2. Shootin Lucy - www.shootinlucy.com

Shootin Lucy

Oakland based Punk rock-n-rollers Shootin’ Lucy are by no means newcomers to the Punk Rock Scene. Shootin’ Lucy was originally formed around early ‘05 by Steve Littleton (vocals), Dave Holmes (guitar) and Casey Cook (drums-1st bass player). They have had to work very hard to build a complete in your face sound that seems like an iconic underground yet smart-ass group. Blood, sweat, bruises and a lot of PBR & Jameson filled nights have helped propel Shootin’ Lucy to be a force that won’t be ignored. Mid-stage collisions, insults, sing along pogo anthems and a sense of belonging for all who care, seem to be a nightly ritual for their live shows. They are looking to play as many all ages shows as possible and saturate the West Coast this next year. They do it for the fun, friends and good times with no dreams of Rock Stardom. They believe that Punk Rock-n-Roll is a way of life and trying too hard kills the mood, but ideally they are becoming very self-sufficient and will seek larger distribution channels very soon. They have a new website in the works.


3. White Barons - www.gearheadrecords.com

White Barons

Fueled by booze, drugs and punk and rol,. The White Barons exploded onto the San Francisco music scene in ‘06. Not long after that they were signed to Gearhead Records of Woodland. The Baroness Eva Von Slut, apart from singing for the legendary punk bands The Insaints and Thee Merry Widows, also has a burgeoning career as a burlesque dancer, performing on stages all over the world. The White Barons have toured the United States once so far this year and have played at the Gearhead Records showcase at South By Southwest in Austin, Texas back in March. Be sure to pick up their new cd ” Up All Night With The White Barons” at Gearhead Records’ flagship store in Woodland.

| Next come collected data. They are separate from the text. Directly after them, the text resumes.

### src/rtl/clk_div_sequencer.sv
// Round-robin scheduler sharing one divided-tick generator among NUM_REQ requesters.
// Optional: define CLK_DIV_SEQ_TOGGLE_OUT_EN to add ClkOutput, which toggles on every tick.
module clk_div_sequencer #(
  parameter int NUM_REQ      = 4,
  parameter int FACTOR_WIDTH = 8,
  parameter int COUNT_WIDTH  = 8
) (
  input  logic                            Clk,
  input  logic                            Reset,
  input  logic                            ClkEnable,
  input  logic [NUM_REQ-1:0]              Req,
  input  logic [NUM_REQ*FACTOR_WIDTH-1:0] ReqFactor,
  input  logic [NUM_REQ*COUNT_WIDTH-1:0]  ReqCount,
  output logic [NUM_REQ-1:0]              Grant,
  output logic                            Busy,
  output logic                            TickOut,
  output logic [$clog2(NUM_REQ)-1:0]      TickOwner,
  output logic [NUM_REQ-1:0]              Done
`ifdef CLK_DIV_SEQ_TOGGLE_OUT_EN
  ,
  output logic                            ClkOutput
`endif
);

  localparam int IDX_W = $clog2(NUM_REQ);

  typedef enum logic [1:0] {
    IDLE,
    LOAD,
    RUN,
    RELEASE
  } state_e;

  state_e                   state_q, state_d;
  logic [IDX_W-1:0]         rr_q, rr_d;
  logic [IDX_W-1:0]         owner_q, owner_d;
  logic [NUM_REQ-1:0]       grant_q, grant_d;
  logic                     busy_q, busy_d;
  logic                     tick_q, tick_d;
  logic [NUM_REQ-1:0]       done_q, done_d;
  logic [FACTOR_WIDTH-1:0]  cnt_q, cnt_d;
  logic [FACTOR_WIDTH-1:0]  factor_q, factor_d;
  logic [COUNT_WIDTH-1:0]   remaining_q, remaining_d;

  logic                     winner_valid;
  logic [IDX_W-1:0]         winner_idx;
  logic [FACTOR_WIDTH-1:0]  owner_factor;
  logic [COUNT_WIDTH-1:0]   owner_count;
  logic                     owner_req;
  logic                     tick_due;
  logic                     last_tick;

  assign owner_factor = ReqFactor[owner_q*FACTOR_WIDTH +: FACTOR_WIDTH];
  assign owner_count  = ReqCount[owner_q*COUNT_WIDTH +: COUNT_WIDTH];
  assign owner_req    = Req[owner_q];
  assign tick_due     = ClkEnable && (cnt_q >= factor_q - FACTOR_WIDTH'(1));
  assign last_tick    = tick_due && (remaining_q == COUNT_WIDTH'(1));

  // First requesting index at or above the round-robin pointer, wrapping.
  always_comb begin
    winner_valid = 1'b0;
    winner_idx   = '0;
    for (int i = 0; i < NUM_REQ; i++) begin
      if (!winner_valid && Req[(int'(rr_q) + i) % NUM_REQ]) begin
        winner_valid = 1'b1;
        winner_idx   = IDX_W'((int'(rr_q) + i) % NUM_REQ);
      end
    end
  end

  always_comb begin
    // NOTE: every next-state value starts from a default so no path leaves it unassigned (no latches).
    state_d     = state_q;
    rr_d        = rr_q;
    owner_d     = owner_q;
    grant_d     = grant_q;
    busy_d      = busy_q;
    tick_d      = 1'b0;
    done_d      = '0;
    cnt_d       = cnt_q;
    factor_d    = factor_q;
    remaining_d = remaining_q;

    unique case (state_q)
      IDLE: begin
        if (winner_valid) begin
          state_d             = LOAD;
          owner_d             = winner_idx;
          grant_d             = '0;
          grant_d[winner_idx] = 1'b1;
          busy_d              = 1'b1;
        end
      end

      LOAD: begin
        factor_d    = (owner_factor == '0) ? FACTOR_WIDTH'(1) : owner_factor;
        remaining_d = owner_count;
        cnt_d       = '0;
        if (owner_count == '0) begin
          // A zero-length job completes immediately, even if the request drops now.
          state_d          = RELEASE;
          grant_d          = '0;
          busy_d           = 1'b0;
          done_d[owner_q]  = 1'b1;
        end else if (!owner_req) begin
          state_d = RELEASE;
          grant_d = '0;
          busy_d  = 1'b0;
        end else begin
          state_d = RUN;
        end
      end

      RUN: begin
        if (last_tick) begin
          // Final tick wins over a simultaneous abort.
          tick_d          = 1'b1;
          cnt_d           = '0;
          remaining_d     = '0;
          state_d         = RELEASE;
          grant_d         = '0;
          busy_d          = 1'b0;
          done_d[owner_q] = 1'b1;
        end else if (!owner_req) begin
          state_d = RELEASE;
          grant_d = '0;
          busy_d  = 1'b0;
        end else if (tick_due) begin
          tick_d      = 1'b1;
          cnt_d       = '0;
          remaining_d = remaining_q - COUNT_WIDTH'(1);
        end else if (ClkEnable) begin
          cnt_d = cnt_q + FACTOR_WIDTH'(1);
        end
      end

      RELEASE: begin
        state_d = IDLE;
        rr_d    = (owner_q == IDX_W'(NUM_REQ - 1)) ? '0 : owner_q + IDX_W'(1);
      end

      default: state_d = IDLE;
    endcase
  end

  always_ff @(posedge Clk) begin
    // NOTE: sequential state uses non-blocking assignments so every register samples pre-edge values.
    if (Reset) begin
      state_q     <= IDLE;
      rr_q        <= '0;
      owner_q     <= '0;
      grant_q     <= '0;
      busy_q      <= 1'b0;
      tick_q      <= 1'b0;
      done_q      <= '0;
      cnt_q       <= '0;
      factor_q    <= '0;
      remaining_q <= '0;
    end else begin
      state_q     <= state_d;
      rr_q        <= rr_d;
      owner_q     <= owner_d;
      grant_q     <= grant_d;
      busy_q      <= busy_d;
      tick_q      <= tick_d;
      done_q      <= done_d;
      cnt_q       <= cnt_d;
      factor_q    <= factor_d;
      remaining_q <= remaining_d;
    end
  end

  assign Grant     = grant_q;
  assign Busy      = busy_q;
  assign TickOut   = tick_q;
  assign TickOwner = owner_q;
  assign Done      = done_q;

`ifdef CLK_DIV_SEQ_TOGGLE_OUT_EN
  logic clk_out_q, clk_out_d;

  // Toggles with each tick; cleared on an abort/empty release and during RELEASE so each owner starts low.
  always_comb begin
    clk_out_d = clk_out_q;
    if (state_q == RELEASE || (state_d == RELEASE && !tick_d)) begin
      clk_out_d = 1'b0;
    end else if (tick_d) begin
      clk_out_d = ~clk_out_q;
    end
  end

  always_ff @(posedge Clk) begin
    if (Reset) begin
      clk_out_q <= 1'b0;
    end else begin
      clk_out_q <= clk_out_d;
    end
  end

  assign ClkOutput = clk_out_q;
`endif

endmodule

### config.mk
export PLATFORM = sky130hd
export DESIGN_NAME = clk_div_sequencer
export DESIGN_NICKNAME = d
export VERILOG_FILES = /design/src/rtl/clk_div_sequencer.sv
export SDC_FILE = /design/constraint.sdc
export NUM_CORES = 1
export LEC_CHECK = 0
export CAP_MARGIN = 20
export CORE_ASPECT_RATIO = 0.75
export CORE_MARGIN = 5
export CORE_UTILIZATION = 35
export DETAILED_ROUTE_END_ITERATION = 16
export DONT_BUFFER_PORTS = 1
export GPL_TIMING_DRIVEN = 0
export PLACE_DENSITY_LB_ADDON = 0.05
export RECOVER_POWER = 25
export REMOVE_ABC_BUFFERS = 1
export SLEW_MARGIN = 20
export SYNTH_ARGS = -nofsm -noshare
export SYNTH_HDL_FRONTEND = slang
export SYNTH_SLANG_ARGS = --single-unit
### constraint.sdc
create_clock -name Clk -period 5.8 [get_ports Clk]
set_input_delay 1.45 -clock Clk [delete_from_list [all_inputs] [get_ports Clk]]
set_output_delay 1.45 -clock Clk [all_outputs]
set_load 0.02 [all_outputs]
==> results.txt <==
- Worst hold slack: 0.507 ns
- Worst Max-Slew Pin Slew: 1.15 ns
- Mapped Cells: 316
- A synthesized cell averages 9.00 um2.
* Required time of the worst setup path: 6.01 ns
* CP Max Fanout: 14
- Cell at the root of the clock tree: sky130_fd_sc_hd__clkbuf_8
- Minimum setup slack among reg-to-reg paths: 2.61 ns
- Of the available clock period, the critical path in the final layout requires 56.2%.
- Predominant post-synthesis flop cell: sky130_fd_sc_hd__dfxtp_1
* Unrepaired setup endpoints after global routing: no
- Number of vias per cell: 5.60
* Endpoint with the worst hold slack: remaining_q[5]
- Total of flip-flops plus latches after synthesis: 40
* IO Pins: 83
* Clock-pin slew of the registers on the worst-case setup and hold paths: 0.09 ns
- Vias after detailed routing: 2,336
* Outcome: finished clean
- CTS tree: done
- Total power divided by cell area: 426 nW/um2
* Net count reported at finish: 403
* Hold buffers post-CTS: 0
- Across the routed clock network, the largest skew measured is 0.00778 ns.
- Critical path endpoint category: register
- Counting along the longest clock path gives a buffer depth of 2.
- Floorplan core area: 7920 um2
* Number of detailed-routing iterations run before antenna repair: 4
* Area enclosed by the die boundary: 10,100 um2
* Vias in the first global route: 2,316
- Worst-Skew Late Latency: 0.30 ns
- IR analysis of the VDD net gives a maximum drop of 0.160 mV.
- Wirelength, routed: 7460 um
- The worst register-to-register path ends at state_q[0].
- Arrival time at the worst endpoint: 3.47 ns
- Number of buffers added by the clock tree synthesis step: 5
* Cell type with the highest aggregate area in the netlist: sky130_fd_sc_hd__dfxtp_1
* GRT Util Overall: 14.9%
- In this run the horizontal extent of the chip is 114 um.
- Worst Hold Depth: 2
- Sequential cell area fraction in the yosys report: 28.1%
- Gates resized during post-CTS repair numbered 0.
* Sequential cell area: 802 um2
- Total gr overflow: 0
- Clock tree synthesis found a total of 40 sinks.
- Number of placement rows: 28
- WS Path Type: input port to register
- Relative to the synthesized area, the layout overhead comes to 7.12%.
- Buffers added to address setup during post-CTS repair amount to 0.
* Category of the worst setup path launch point: input port
- The initial antenna violation count came to 0.
- Final count of hold timing violations: 0
- Across the run, the number of max-cap violations was 0.
* First-pass GRT wire length: 11,900 um
* Count of port buffers added during placement: 0
- The final max-slew violation count was 0.
- Cells with a size suffix above 1 make up 11.2% of the layout.
- Clk network pwr share: 15.1%
* Net switching power: 585 uW
* Diodes inserted: 0
- Fillers: 856
* Worst reg-to-reg path cell count: 11
- Per report_power, the combinational group accounts for 53.5% of the total.
* Clock period minus worst slack: 3.26 ns
- The worst register-to-register path begins at factor_q[2].
- Counting flops with an async set or reset pin after synthesis yields a share of 0%.
* EDFF count, synth: 0
- Number of warnings issued by yosys: 0
* Sw Share: 45.0%
* Portion of total power attributed to sequential cells: 31.4%
- Entering global routing, the biggest net connects 46 pins.
- Global placement routability congestion: 0.716
- Number of nets still failing antenna checks after routing: 0
* Worst slew slack as a fraction of its limit: 23.2%
* Drc violations: 0
- After synthesis the cells add up to 2850 um2.
* Internal power component: 714 uW
- DRC violation total after the first TritonRoute iteration: 77
- The HPWL after detailed placement is 5660 um.
- Sum Neg Setup Slack: 0 ns
- In this run the static leakage power is 0.00107 uW.
- Setup violations remaining at the end of the flow were counted as 0.
* Worst Min Path Start: remaining_q[5]
- The worst hold path belongs to the class register to register.
- Maximum achievable frequency: 307 MHz
- After synthesis, the cell types taking the most area are sky130_fd_sc_hd__dfxtp_1 28%, sky130_fd_sc_hd__mux4_2 13%, sky130_fd_sc_hd__ha_1 9.2%.
- Summed over its instances, the top area cell type makes up 28.1% of the synthesized netlist area.
* Die Ht: 88.1 um
- Netlist cell types: 49
* Routed len/inst: 17.9 um
* Area of the multi-input gates: 1940 um2
- Number of levels the H-tree was split into: 2
* Starting density of the core: 35.9%
cells by family after synthesis:
| kind of cell | after synthesis | synth area share (%) |
|---|---|---|
| AOI/OAI and AO/OA | 66 | 16.4 |
| xor gates and xnor gates | 6 | 1.85 |
| adders and majority gates | 21 | 9.23 |
| buffers and inverters | 29 | 4.09 |
| DFF | 40 | 28.1 |
| muxes | 31 | 18.5 |
| and+or+nand+nor | 123 | 21.7 |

4. Midnight Bombers - www.midnightbombers.com

Midnight Bombers

Fast, Loud and Abrasive. The Midnight Bombers hail from the evil streets of San Francisco. A four piece hard hitting, in your face, old school hardcore punk rock band the Midnight Bombers are ready to tear down your local bar and make your ears bleed. Their new cd titled “Evil Streets” on Wondertaker Records is one of my all time favorite cd’s. I remember when they first gave me a demo. It didn’t seem to leave my cd player in my car for an entire month. If you’re a fan of The Dead Kennedy’s, Aggression, MDC or Black Flag, The Midnight Bombers are the hardcore band for you. Jerry Business ( lead singer) is originally from Boston, MA and was part of the 90’s hardcore punk scene. If you have not seen a Midnight Bombers show yet, you should be punched in the throat. This band is my all time favorite band hands down. Look for them to be around the Sacramento area early next year or you could always drive your lazy punk ass to San Fransisco and catch a show. The Midnight Bombers are coming to town.


5. The Grannies

The Grannies

Some people say the Grannies are the inevitable end result of a society that has abandoned its educational system and lost all contact with its morality and civic cohesiveness. The truth, of course, is much, much worse. The Grannies formed in 1999 and consist of 5 members. Nadine on lead Vox, Nurse Jane Fuzzy Wuzzy on lead guitar, Granimal on drums, Drool Cup on Rhythm Guitar and Soggy T Baggins on Bass Guitar and Vox. These old hags will kick your teeth in and steal them from you because they left their dentures in some dive bar in the arm pit of San Francisco. The have 5 cd’s that have been released on Wondertaker Records and Dead Teenager Records, one of them “Erected Lady Man” being produced by Jack Endino who produced Nirvana’s first album “Nevermind”.